__What you need to do__.
Beginning with the line below that contains "check | slack, ns" and ending with the line that contains "MARGIN=$(cat flow/margin.txt)", copy every line exactly. Copy nothing else.

__Saved data entries__.
-=-=-

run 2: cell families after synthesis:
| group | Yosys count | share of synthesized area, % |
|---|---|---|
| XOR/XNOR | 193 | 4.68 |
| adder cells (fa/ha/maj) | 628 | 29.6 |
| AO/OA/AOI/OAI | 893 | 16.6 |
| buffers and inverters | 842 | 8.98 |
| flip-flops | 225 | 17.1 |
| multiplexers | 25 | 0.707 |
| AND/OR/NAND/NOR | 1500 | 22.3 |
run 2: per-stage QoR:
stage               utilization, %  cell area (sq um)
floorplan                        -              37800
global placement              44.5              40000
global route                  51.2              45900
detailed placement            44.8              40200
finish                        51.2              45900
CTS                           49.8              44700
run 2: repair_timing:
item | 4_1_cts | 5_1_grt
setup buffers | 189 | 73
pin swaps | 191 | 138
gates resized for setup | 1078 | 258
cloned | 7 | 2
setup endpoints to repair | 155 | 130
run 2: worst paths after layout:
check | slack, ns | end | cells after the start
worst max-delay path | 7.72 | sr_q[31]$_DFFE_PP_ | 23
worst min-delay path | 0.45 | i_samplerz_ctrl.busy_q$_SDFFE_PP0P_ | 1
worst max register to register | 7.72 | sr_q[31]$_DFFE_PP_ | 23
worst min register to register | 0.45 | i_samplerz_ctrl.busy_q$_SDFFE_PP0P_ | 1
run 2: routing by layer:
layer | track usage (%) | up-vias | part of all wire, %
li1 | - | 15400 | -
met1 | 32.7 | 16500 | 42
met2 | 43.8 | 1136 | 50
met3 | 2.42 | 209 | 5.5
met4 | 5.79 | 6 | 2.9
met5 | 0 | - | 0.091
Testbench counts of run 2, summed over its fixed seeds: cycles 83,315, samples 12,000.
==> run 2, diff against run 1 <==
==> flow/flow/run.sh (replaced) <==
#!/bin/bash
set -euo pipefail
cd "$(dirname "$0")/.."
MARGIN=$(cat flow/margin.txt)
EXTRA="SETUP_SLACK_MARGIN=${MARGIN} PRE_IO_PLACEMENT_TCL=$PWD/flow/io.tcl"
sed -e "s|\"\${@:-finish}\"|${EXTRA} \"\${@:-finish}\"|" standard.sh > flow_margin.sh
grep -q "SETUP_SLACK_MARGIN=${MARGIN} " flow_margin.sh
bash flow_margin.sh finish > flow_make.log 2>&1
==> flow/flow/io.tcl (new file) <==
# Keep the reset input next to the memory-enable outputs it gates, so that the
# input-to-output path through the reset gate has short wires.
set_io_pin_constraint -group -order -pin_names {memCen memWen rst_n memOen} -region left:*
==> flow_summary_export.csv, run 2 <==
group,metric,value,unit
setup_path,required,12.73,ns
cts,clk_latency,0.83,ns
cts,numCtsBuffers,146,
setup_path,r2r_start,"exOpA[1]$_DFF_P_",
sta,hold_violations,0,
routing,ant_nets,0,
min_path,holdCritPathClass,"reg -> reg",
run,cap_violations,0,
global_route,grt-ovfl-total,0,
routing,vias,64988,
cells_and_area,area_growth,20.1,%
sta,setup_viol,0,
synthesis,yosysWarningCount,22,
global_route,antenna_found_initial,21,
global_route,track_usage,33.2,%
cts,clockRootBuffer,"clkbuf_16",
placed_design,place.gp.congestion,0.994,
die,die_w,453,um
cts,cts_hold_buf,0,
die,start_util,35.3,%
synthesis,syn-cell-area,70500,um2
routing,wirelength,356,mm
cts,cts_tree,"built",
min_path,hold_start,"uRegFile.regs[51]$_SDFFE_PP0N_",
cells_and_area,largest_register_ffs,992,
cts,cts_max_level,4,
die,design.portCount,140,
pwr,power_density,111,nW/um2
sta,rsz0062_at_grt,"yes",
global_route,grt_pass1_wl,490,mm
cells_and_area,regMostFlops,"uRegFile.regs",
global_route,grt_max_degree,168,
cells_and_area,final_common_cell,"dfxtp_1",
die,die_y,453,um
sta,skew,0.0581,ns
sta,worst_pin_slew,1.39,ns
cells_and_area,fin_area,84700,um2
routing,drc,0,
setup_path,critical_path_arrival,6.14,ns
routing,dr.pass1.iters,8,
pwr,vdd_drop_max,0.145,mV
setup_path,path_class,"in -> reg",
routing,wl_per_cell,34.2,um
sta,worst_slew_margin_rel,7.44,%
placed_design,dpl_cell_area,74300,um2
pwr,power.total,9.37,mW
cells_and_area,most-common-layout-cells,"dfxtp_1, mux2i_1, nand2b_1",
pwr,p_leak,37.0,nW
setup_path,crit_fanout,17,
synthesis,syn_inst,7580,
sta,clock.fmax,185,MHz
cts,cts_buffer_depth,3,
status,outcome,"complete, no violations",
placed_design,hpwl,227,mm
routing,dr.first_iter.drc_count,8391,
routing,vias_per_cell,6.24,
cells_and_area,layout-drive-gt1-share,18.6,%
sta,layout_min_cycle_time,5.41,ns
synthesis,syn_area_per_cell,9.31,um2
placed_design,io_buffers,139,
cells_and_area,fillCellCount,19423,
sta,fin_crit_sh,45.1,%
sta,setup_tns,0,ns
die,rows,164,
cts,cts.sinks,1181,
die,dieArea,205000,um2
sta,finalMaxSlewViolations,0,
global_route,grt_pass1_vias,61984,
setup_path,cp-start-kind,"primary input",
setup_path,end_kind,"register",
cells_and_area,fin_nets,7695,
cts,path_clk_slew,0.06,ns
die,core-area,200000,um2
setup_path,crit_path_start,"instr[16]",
Source: an optimization exercise on an open RTL-to-GDS flow (aim: small area). Production flows keep margins and buffers that such runs may drop. The RTL was checked by simulation tests, not by an equivalence proof against the original design. The clock port is modelled as an ideal driver; clocking choices that lean on that would not hold on a real chip.

## pine
// coef_bank_loader
module coef_bank_loader
#(
  parameter int COEF_W   = coef_bank_loader_pkg::COEF_W_DEF,
  parameter int NUM_TAPS = coef_bank_loader_pkg::NUM_TAPS_DEF,
  parameter int ADDR_W   = coef_bank_loader_pkg::ADDR_W_DEF
) (
  input  logic              clock,
  input  logic              reset_n,
  input  logic              start,
  input  logic              abort,
  input  logic              sample_tick,
  input  logic              fifo_empty,
  output logic              fifo_read,
  input  logic [COEF_W-1:0] fifo_readdata,
  input  logic [ADDR_W-1:0] coef_rd_addr,
  output logic [COEF_W-1:0] coef_rd_data,
  output logic              busy,
  output logic              swap_pending,
  output logic              bank_sel,
  output logic              load_done
);
  localparam int CNT_W = ADDR_W + 1;
  localparam int NBITS = NUM_TAPS * COEF_W;
  logic              busy_q, pend_q, bank_sel_q, vld_q, rd_ok_q;
  ...
Size: ~4100 flip-flops, about 0.12 mm^2 of cells after synthesis.
==> flow/config.mk <==
export PLATFORM = sky130hd
export DESIGN_NAME = coef_bank_loader
export DESIGN_NICKNAME = coef_bank_loader
export VERILOG_FILES = /design/flow/design.v
export SDC_FILE = /design/flow/constraint.sdc
export NUM_CORES = 4
export LEC_CHECK = 0
export CAP_MARGIN = 20
export CORE_MARGIN = 2
export CORE_UTILIZATION = 65
export GPL_TIMING_DRIVEN = 0
export SLEW_MARGIN = 20
export SYNTH_HIERARCHICAL = 1
export SYNTH_MEMORY_MAX_BITS = 8192
==> flow/constraint.sdc <==
create_clock -name core_clock -period 10.0 [get_ports {clock}]
set_input_delay 2.0000 -clock core_clock [delete_from_list [all_inputs] [get_ports {clock}]]
set_output_delay 2.0000 -clock core_clock [all_outputs]
set_load 0.01 [all_outputs]
standard.sh (not shown) runs the stock make flow with config.mk's settings and CLKGATE_MAP_FILE= SYNTH_SCRIPT=/design/flow/synth_recipe.tcl, a recipe that flattens the netlist after the stock synthesis.
==> flow/flow/run.sh <==
#!/bin/bash
set -euo pipefail
HERE=$(pwd)
PORTS="BUFFER_PORTS_ARGS=-inputs -outputs -buffer_cell sky130_fd_sc_hd__buf_1"
bash standard.sh "$PORTS" synth floorplan place > make_place.log 2>&1
export RDIR=$HERE/orfs/results/$FLOW_PLATFORM/coef_bank_loader/base
BASE="-sink_clustering_enable -repair_clock_nets -dont_use_dummy_load -buf_list sky130_fd_sc_hd__clkbuf_16"
PICK="-sink_clustering_size 30 -sink_clustering_max_diameter 60"
BEST=""
CANDS=""
for n in 28 30 32 34 36 38 40; do for d in 50 60 70 80 90 100; do CANDS="$CANDS $n:$d"; done; done
trial() {
  local n=${1%:*} d=${1#*:}
  CTS_TRY="$BASE -sink_clustering_size $n -sink_clustering_max_diameter $d" \
    openroad -no_init -exit flow/cts_pick.tcl > cts_trial_${n}_${d}.log 2>&1 || true
}
export -f trial
export BASE
printf '%s\n' $CANDS | xargs -P "${NUM_CORES:-4}" -I{} bash -c 'trial {}' || true
for c in $CANDS; do
  n=${c%:*}; d=${c#*:}
  R=$(awk '/^CTS_TRIAL/ {print $3, $5}' cts_trial_${n}_${d}.log 2>/dev/null || true)
  [[ -n "$R" ]] || continue
  AREA=${R% *}; SLEW=${R#* }
  if awk -v s="$SLEW" 'BEGIN {exit !(s <= 0.113)}'; then
    if [[ -z "$BEST" ]] || awk -v a="$AREA" -v b="$BEST" 'BEGIN {exit !(a < b)}'; then
      BEST=$AREA; PICK="-sink_clustering_size $n -sink_clustering_max_diameter $d"
    fi
  fi
done
echo "picked: $PICK (area $BEST)" > cts_pick.txt
bash standard.sh "$PORTS" "CTS_ARGS=$BASE $PICK" finish > make_finish.log 2>&1
==> flow/flow/cts_pick.tcl <==
# Trial clock tree on the placed design: prints the clock buffers' area and the worst
# flip-flop clock-pin slew (placement parasitics). Reads CTS_TRY (the CTS arguments).
set P $::env(FLOW_HOME)/platforms/$::env(FLOW_PLATFORM)
set R $::env(RDIR)
read_lef $P/lef/sky130_fd_sc_hd.tlef
read_lef $P/lef/sky130_fd_sc_hd_merged.lef
read_liberty $P/lib/sky130_fd_sc_hd__tt_025C_1v80.lib
read_db $R/3_place.odb
read_sdc $R/3_place.sdc
source $P/setRC.tcl
set_dont_use [list sky130_fd_sc_hd__probe_p_8 sky130_fd_sc_hd__probec_p_8 sky130_fd_sc_hd__lpflow_*]
clock_tree_synthesis {*}$::env(CTS_TRY)
estimate_parasitics -placement
set area 0
foreach inst [get_cells *] {
  set m [get_property $inst ref_name]
  if {[string match "*clkbuf*" $m]} {
    set area [expr {$area + [get_property [get_lib_cells */$m] area]}]
  }
}
set worst 0
foreach pin [get_pins -hierarchical */CLK] {
  set s [get_property $pin slew_max]
  if {$s > $worst} { set worst $s }
}
puts "CTS_TRIAL area $area slew $worst"
pine: flow completed, timing, DRC and antenna clean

-=-=-

__Output of the exercise__.
check | slack, ns | end | cells after the start
worst max-delay path | 7.72 | sr_q[31]$_DFFE_PP_ | 23
worst min-delay path | 0.45 | i_samplerz_ctrl.busy_q$_SDFFE_PP0P_ | 1
worst max register to register | 7.72 | sr_q[31]$_DFFE_PP_ | 23
worst min register to register | 0.45 | i_samplerz_ctrl.busy_q$_SDFFE_PP0P_ | 1
run 2: routing by layer:
layer | track usage (%) | up-vias | part of all wire, %
li1 | - | 15400 | -
met1 | 32.7 | 16500 | 42
met2 | 43.8 | 1136 | 50
met3 | 2.42 | 209 | 5.5
met4 | 5.79 | 6 | 2.9
met5 | 0 | - | 0.091
Testbench counts of run 2, summed over its fixed seeds: cycles 83,315, samples 12,000.
==> run 2, diff against run 1 <==
==> flow/flow/run.sh (replaced) <==
#!/bin/bash
set -euo pipefail
cd "$(dirname "$0")/.."
MARGIN=$(cat flow/margin.txt)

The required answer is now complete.